[Start of section]
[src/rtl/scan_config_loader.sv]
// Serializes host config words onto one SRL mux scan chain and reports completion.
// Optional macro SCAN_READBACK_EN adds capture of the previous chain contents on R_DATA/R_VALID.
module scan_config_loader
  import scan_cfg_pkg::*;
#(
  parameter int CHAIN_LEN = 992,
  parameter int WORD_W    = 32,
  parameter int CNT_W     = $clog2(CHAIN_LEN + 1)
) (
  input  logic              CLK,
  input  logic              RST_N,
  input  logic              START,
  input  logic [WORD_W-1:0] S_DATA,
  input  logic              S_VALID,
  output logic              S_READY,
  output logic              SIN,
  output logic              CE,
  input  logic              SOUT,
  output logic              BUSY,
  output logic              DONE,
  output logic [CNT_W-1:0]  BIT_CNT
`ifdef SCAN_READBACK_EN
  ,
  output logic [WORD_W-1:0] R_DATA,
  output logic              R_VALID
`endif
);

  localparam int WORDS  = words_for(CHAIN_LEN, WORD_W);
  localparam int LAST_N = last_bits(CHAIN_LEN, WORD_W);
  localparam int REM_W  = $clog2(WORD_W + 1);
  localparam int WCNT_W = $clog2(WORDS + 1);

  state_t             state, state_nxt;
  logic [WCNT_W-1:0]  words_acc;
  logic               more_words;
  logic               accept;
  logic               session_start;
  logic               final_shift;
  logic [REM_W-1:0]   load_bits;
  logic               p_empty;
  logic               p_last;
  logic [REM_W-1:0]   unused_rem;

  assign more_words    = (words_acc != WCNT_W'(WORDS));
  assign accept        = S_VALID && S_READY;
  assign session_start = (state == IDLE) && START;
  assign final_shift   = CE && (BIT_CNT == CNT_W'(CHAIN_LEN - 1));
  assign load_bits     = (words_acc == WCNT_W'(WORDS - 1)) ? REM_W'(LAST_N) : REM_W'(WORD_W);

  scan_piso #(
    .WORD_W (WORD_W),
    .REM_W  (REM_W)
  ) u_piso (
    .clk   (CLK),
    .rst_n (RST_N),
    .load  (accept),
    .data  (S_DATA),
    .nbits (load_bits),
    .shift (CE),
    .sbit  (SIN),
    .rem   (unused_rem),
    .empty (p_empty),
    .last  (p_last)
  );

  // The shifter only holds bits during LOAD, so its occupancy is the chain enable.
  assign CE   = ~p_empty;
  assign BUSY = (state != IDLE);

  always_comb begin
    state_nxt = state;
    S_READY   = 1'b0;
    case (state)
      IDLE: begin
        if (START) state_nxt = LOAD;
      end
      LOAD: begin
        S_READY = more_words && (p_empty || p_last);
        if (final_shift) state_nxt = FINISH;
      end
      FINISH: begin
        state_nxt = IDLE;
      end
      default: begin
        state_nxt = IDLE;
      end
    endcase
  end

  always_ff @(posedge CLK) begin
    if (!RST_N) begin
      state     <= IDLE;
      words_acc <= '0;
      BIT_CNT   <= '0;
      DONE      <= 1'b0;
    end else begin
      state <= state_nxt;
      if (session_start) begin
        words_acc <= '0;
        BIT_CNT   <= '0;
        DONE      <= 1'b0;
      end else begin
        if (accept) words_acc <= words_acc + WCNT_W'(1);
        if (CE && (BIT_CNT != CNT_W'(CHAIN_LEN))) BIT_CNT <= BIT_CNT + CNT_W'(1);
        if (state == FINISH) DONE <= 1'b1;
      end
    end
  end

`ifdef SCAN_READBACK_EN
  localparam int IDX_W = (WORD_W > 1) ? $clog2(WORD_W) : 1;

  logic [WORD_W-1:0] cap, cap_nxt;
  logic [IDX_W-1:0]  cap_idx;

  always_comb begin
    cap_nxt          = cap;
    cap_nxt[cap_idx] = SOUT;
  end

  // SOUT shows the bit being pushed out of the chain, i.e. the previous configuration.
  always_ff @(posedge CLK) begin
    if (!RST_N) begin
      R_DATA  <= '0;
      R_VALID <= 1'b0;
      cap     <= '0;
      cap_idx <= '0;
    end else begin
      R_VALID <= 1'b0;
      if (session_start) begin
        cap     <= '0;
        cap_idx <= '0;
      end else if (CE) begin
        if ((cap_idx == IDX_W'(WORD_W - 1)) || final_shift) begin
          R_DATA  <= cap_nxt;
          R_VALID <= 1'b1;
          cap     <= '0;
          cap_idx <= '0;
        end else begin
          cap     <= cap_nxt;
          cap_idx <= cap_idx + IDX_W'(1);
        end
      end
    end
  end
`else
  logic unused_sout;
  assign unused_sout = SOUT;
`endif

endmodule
[End of section]
[Start of section]
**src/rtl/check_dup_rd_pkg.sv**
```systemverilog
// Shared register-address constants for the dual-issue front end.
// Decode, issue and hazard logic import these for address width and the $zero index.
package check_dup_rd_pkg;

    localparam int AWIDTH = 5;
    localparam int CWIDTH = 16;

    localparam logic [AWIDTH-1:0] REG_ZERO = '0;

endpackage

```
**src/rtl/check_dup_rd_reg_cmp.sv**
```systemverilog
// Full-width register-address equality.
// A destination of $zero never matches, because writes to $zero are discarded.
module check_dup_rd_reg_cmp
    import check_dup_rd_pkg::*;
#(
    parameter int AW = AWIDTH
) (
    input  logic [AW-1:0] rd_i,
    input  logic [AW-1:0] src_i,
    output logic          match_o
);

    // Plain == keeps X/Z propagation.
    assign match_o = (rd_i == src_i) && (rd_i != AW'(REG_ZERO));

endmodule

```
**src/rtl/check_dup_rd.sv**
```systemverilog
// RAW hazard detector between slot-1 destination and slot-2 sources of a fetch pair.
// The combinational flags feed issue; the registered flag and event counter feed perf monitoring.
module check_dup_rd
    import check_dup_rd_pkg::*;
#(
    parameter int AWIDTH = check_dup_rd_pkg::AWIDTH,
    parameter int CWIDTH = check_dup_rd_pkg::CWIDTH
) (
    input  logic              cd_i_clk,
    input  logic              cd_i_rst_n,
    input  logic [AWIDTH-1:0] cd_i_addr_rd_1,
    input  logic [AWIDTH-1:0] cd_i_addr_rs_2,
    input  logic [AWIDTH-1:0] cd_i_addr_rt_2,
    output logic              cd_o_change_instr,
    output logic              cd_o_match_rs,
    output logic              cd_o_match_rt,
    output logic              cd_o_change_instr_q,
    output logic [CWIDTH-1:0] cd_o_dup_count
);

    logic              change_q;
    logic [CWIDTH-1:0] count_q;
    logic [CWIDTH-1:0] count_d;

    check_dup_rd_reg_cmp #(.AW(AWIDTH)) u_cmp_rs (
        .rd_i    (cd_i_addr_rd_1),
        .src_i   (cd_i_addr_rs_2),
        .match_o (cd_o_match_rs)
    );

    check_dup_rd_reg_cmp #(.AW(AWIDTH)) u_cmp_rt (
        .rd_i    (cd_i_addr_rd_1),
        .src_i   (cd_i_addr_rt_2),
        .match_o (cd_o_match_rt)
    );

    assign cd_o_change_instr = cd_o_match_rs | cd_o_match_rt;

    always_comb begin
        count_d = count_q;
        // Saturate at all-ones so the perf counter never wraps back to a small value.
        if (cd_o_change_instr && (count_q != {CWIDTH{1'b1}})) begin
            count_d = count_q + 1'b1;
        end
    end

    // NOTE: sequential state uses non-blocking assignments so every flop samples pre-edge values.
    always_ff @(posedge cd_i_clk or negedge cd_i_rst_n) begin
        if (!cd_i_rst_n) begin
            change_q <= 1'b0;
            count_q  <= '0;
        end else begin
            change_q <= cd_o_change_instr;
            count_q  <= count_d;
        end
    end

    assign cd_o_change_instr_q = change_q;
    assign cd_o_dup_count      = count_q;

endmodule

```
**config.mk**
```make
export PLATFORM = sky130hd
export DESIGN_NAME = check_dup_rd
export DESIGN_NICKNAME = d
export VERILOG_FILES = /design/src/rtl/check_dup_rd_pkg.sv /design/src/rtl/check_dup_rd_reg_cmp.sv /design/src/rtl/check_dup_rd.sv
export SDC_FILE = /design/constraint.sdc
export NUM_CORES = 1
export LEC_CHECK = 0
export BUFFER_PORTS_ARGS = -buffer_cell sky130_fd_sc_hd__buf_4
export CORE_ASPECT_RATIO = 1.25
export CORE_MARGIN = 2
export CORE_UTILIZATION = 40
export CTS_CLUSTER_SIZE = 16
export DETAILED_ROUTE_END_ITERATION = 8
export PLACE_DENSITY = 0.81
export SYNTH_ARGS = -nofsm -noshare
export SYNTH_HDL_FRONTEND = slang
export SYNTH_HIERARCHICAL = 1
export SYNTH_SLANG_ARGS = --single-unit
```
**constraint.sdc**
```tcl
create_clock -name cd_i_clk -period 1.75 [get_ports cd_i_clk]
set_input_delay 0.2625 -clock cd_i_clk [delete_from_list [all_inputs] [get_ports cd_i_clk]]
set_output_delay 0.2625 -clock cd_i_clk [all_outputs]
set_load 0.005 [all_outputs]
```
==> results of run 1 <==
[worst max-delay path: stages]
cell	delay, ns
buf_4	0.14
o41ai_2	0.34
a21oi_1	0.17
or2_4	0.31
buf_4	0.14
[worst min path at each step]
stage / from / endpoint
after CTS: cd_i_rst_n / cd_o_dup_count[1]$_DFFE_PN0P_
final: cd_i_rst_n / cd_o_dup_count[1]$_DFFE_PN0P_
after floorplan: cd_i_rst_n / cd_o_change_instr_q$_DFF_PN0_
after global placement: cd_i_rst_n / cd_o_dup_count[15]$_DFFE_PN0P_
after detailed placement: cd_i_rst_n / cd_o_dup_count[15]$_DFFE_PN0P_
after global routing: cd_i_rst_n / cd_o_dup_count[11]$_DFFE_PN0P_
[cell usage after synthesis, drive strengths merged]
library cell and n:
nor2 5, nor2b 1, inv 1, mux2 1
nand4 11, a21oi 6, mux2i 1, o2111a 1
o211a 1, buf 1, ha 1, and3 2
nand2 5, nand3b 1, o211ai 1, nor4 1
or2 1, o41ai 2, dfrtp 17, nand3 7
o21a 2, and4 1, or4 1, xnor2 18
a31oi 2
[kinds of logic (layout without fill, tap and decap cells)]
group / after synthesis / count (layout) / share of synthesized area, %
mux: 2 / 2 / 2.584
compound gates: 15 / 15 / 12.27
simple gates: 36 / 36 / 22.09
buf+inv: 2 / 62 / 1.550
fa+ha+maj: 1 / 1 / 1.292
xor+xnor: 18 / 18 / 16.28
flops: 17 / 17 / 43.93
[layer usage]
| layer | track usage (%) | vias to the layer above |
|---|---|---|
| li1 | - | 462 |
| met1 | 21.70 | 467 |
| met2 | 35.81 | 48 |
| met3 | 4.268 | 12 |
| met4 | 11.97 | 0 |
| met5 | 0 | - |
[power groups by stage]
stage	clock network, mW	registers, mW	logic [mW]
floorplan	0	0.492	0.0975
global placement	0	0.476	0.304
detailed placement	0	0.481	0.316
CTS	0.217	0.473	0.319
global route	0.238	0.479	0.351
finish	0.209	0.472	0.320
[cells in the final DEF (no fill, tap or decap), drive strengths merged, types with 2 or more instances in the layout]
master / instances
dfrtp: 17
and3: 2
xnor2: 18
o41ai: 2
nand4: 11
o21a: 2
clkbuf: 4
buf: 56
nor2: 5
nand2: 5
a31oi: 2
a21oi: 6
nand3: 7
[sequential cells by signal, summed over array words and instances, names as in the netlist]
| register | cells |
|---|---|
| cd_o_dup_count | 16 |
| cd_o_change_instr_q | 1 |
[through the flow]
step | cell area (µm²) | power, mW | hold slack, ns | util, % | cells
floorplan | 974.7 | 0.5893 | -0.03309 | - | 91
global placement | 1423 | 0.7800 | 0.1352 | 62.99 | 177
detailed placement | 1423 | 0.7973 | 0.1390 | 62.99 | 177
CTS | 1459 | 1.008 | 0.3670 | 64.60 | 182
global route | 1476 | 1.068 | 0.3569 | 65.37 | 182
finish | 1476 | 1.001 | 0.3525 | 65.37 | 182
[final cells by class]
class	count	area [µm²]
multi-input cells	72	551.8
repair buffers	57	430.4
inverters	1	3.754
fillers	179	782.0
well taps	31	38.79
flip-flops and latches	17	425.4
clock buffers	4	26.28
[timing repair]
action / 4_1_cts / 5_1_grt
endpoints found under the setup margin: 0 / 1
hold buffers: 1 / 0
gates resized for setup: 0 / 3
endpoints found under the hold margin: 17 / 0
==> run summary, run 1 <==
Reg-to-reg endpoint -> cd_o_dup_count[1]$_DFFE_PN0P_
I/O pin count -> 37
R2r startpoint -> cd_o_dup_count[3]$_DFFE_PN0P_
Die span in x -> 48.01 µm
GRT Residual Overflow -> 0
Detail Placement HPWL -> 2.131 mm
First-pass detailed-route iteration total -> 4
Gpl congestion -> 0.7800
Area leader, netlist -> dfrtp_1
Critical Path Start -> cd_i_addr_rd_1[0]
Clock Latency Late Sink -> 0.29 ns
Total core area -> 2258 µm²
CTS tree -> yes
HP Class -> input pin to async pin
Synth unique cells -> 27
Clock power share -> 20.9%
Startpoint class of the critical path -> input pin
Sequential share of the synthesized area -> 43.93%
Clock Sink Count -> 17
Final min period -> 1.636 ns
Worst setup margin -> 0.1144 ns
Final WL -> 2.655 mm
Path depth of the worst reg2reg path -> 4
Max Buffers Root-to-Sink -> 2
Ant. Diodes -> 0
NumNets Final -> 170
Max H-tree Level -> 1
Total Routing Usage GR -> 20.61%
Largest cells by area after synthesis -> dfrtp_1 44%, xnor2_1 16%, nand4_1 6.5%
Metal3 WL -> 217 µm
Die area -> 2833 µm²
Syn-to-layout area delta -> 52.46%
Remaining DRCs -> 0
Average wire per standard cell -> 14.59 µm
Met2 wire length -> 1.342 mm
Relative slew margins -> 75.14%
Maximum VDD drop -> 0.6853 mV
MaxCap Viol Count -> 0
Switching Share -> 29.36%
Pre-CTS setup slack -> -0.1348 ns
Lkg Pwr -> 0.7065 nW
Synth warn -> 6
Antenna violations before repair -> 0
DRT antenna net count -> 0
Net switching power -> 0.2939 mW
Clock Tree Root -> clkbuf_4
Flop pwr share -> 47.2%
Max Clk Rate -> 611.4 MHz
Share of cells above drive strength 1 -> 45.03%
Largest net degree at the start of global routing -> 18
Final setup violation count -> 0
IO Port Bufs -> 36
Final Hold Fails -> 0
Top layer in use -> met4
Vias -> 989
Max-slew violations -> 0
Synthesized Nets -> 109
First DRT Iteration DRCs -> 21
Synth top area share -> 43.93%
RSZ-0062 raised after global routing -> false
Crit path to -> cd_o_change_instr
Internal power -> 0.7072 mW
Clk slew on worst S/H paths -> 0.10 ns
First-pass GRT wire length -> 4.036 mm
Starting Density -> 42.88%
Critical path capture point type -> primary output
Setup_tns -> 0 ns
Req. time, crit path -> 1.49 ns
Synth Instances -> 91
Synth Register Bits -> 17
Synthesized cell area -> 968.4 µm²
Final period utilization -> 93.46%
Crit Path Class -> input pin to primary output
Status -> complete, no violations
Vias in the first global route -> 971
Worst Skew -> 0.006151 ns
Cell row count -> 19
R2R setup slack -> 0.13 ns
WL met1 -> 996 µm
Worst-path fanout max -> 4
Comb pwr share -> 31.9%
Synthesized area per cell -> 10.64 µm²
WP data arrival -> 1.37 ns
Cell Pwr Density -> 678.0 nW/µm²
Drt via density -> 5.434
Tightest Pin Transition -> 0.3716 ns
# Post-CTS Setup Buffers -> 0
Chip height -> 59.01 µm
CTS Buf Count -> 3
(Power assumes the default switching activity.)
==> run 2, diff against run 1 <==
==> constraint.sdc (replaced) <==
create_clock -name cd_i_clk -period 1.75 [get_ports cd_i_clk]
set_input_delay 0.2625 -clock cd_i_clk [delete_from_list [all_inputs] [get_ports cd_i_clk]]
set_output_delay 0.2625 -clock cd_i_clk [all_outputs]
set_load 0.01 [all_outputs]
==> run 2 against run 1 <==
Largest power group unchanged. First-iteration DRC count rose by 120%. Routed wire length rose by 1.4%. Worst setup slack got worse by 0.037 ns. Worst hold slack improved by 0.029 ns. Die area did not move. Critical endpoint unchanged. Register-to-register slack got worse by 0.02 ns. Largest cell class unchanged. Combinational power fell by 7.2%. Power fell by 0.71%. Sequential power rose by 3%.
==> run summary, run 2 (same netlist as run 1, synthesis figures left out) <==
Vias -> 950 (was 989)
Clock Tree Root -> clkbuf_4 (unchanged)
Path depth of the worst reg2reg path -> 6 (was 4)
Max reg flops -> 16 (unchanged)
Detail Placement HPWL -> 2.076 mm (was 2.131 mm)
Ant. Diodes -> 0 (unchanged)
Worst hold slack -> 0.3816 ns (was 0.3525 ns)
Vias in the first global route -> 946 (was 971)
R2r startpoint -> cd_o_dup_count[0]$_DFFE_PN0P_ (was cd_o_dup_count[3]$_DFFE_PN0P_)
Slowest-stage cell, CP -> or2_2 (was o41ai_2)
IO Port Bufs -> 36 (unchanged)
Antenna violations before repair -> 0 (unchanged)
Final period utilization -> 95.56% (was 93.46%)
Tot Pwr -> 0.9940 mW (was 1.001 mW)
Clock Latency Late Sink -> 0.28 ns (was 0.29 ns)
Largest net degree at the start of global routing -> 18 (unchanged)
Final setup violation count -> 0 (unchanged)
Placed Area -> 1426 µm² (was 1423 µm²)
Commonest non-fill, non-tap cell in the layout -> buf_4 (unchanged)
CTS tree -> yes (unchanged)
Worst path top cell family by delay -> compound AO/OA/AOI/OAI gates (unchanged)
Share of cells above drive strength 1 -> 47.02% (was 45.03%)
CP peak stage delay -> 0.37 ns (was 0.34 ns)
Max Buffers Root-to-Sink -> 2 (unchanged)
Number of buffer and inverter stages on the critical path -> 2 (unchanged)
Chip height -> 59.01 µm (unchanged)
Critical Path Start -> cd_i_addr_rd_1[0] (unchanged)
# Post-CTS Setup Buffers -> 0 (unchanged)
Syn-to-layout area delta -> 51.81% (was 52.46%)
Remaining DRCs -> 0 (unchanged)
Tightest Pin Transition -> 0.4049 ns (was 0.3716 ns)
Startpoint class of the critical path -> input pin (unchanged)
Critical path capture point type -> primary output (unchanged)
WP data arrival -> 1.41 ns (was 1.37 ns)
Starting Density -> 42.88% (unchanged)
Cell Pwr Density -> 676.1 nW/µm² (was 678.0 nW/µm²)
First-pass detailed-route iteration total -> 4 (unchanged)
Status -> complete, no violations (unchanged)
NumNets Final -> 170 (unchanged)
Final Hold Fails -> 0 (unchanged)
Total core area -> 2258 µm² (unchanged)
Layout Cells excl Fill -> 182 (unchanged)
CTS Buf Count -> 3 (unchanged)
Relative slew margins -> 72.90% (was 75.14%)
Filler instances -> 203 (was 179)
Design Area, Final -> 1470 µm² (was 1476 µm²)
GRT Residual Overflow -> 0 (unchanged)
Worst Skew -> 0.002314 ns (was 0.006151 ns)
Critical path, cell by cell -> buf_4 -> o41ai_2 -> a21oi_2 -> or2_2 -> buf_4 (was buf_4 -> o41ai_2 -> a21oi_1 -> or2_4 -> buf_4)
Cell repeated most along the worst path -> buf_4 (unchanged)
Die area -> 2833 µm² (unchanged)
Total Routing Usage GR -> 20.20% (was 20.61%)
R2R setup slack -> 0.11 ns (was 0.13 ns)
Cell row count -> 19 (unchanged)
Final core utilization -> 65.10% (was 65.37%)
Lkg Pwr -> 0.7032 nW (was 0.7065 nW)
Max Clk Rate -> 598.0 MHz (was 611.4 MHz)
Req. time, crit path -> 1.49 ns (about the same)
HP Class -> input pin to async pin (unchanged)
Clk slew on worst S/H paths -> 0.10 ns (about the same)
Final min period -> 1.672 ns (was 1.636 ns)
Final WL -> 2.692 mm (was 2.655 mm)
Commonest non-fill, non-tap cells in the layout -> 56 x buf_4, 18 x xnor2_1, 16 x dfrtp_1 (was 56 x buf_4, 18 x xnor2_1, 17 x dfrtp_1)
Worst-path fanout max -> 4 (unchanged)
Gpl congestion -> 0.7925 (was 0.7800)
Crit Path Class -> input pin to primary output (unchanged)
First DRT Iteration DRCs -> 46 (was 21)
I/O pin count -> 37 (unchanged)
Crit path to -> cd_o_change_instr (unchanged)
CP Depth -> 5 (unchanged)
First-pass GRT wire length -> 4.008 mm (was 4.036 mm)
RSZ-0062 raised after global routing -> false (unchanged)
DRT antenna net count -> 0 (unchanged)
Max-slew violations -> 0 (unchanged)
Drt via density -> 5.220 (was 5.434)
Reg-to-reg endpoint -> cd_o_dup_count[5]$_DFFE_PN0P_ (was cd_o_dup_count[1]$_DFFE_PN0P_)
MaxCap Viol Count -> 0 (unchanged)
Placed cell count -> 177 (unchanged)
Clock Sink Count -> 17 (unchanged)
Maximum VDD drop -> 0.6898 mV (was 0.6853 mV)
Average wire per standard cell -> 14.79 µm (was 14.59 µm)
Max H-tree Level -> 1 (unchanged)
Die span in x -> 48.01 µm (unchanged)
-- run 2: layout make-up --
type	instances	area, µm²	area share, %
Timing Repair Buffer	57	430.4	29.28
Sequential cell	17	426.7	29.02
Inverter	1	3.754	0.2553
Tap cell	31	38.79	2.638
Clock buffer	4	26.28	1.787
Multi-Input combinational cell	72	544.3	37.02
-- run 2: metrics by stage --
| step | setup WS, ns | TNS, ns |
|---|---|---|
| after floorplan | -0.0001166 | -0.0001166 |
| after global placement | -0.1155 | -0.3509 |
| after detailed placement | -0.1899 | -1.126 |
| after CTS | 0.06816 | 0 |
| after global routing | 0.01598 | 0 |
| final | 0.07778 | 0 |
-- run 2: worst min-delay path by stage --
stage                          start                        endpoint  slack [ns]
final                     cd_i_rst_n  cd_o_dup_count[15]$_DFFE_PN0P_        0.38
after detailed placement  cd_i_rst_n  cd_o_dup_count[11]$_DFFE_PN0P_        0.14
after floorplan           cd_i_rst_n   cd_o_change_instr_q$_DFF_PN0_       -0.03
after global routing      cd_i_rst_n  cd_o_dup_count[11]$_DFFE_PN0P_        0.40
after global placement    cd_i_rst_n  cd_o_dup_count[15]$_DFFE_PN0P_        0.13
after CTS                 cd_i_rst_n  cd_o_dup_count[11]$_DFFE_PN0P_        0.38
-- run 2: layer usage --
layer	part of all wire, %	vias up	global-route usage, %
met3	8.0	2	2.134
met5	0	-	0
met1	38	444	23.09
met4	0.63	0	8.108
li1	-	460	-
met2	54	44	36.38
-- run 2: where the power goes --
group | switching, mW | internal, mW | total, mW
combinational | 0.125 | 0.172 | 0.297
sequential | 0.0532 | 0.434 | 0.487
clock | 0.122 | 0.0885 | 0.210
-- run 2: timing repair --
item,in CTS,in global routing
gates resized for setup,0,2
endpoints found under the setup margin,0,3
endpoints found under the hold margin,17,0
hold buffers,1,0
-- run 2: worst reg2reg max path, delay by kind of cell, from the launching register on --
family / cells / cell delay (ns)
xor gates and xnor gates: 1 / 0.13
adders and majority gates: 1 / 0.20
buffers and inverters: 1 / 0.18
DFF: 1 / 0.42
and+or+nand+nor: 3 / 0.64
[End of section]
**WORK REQUIRED**
Search the records line by line for the word "before" and copy every line where it appears.

**EXERCISE RESPONSE**
Antenna violations before repair -> 0
Antenna violations before repair -> 0 (unchanged)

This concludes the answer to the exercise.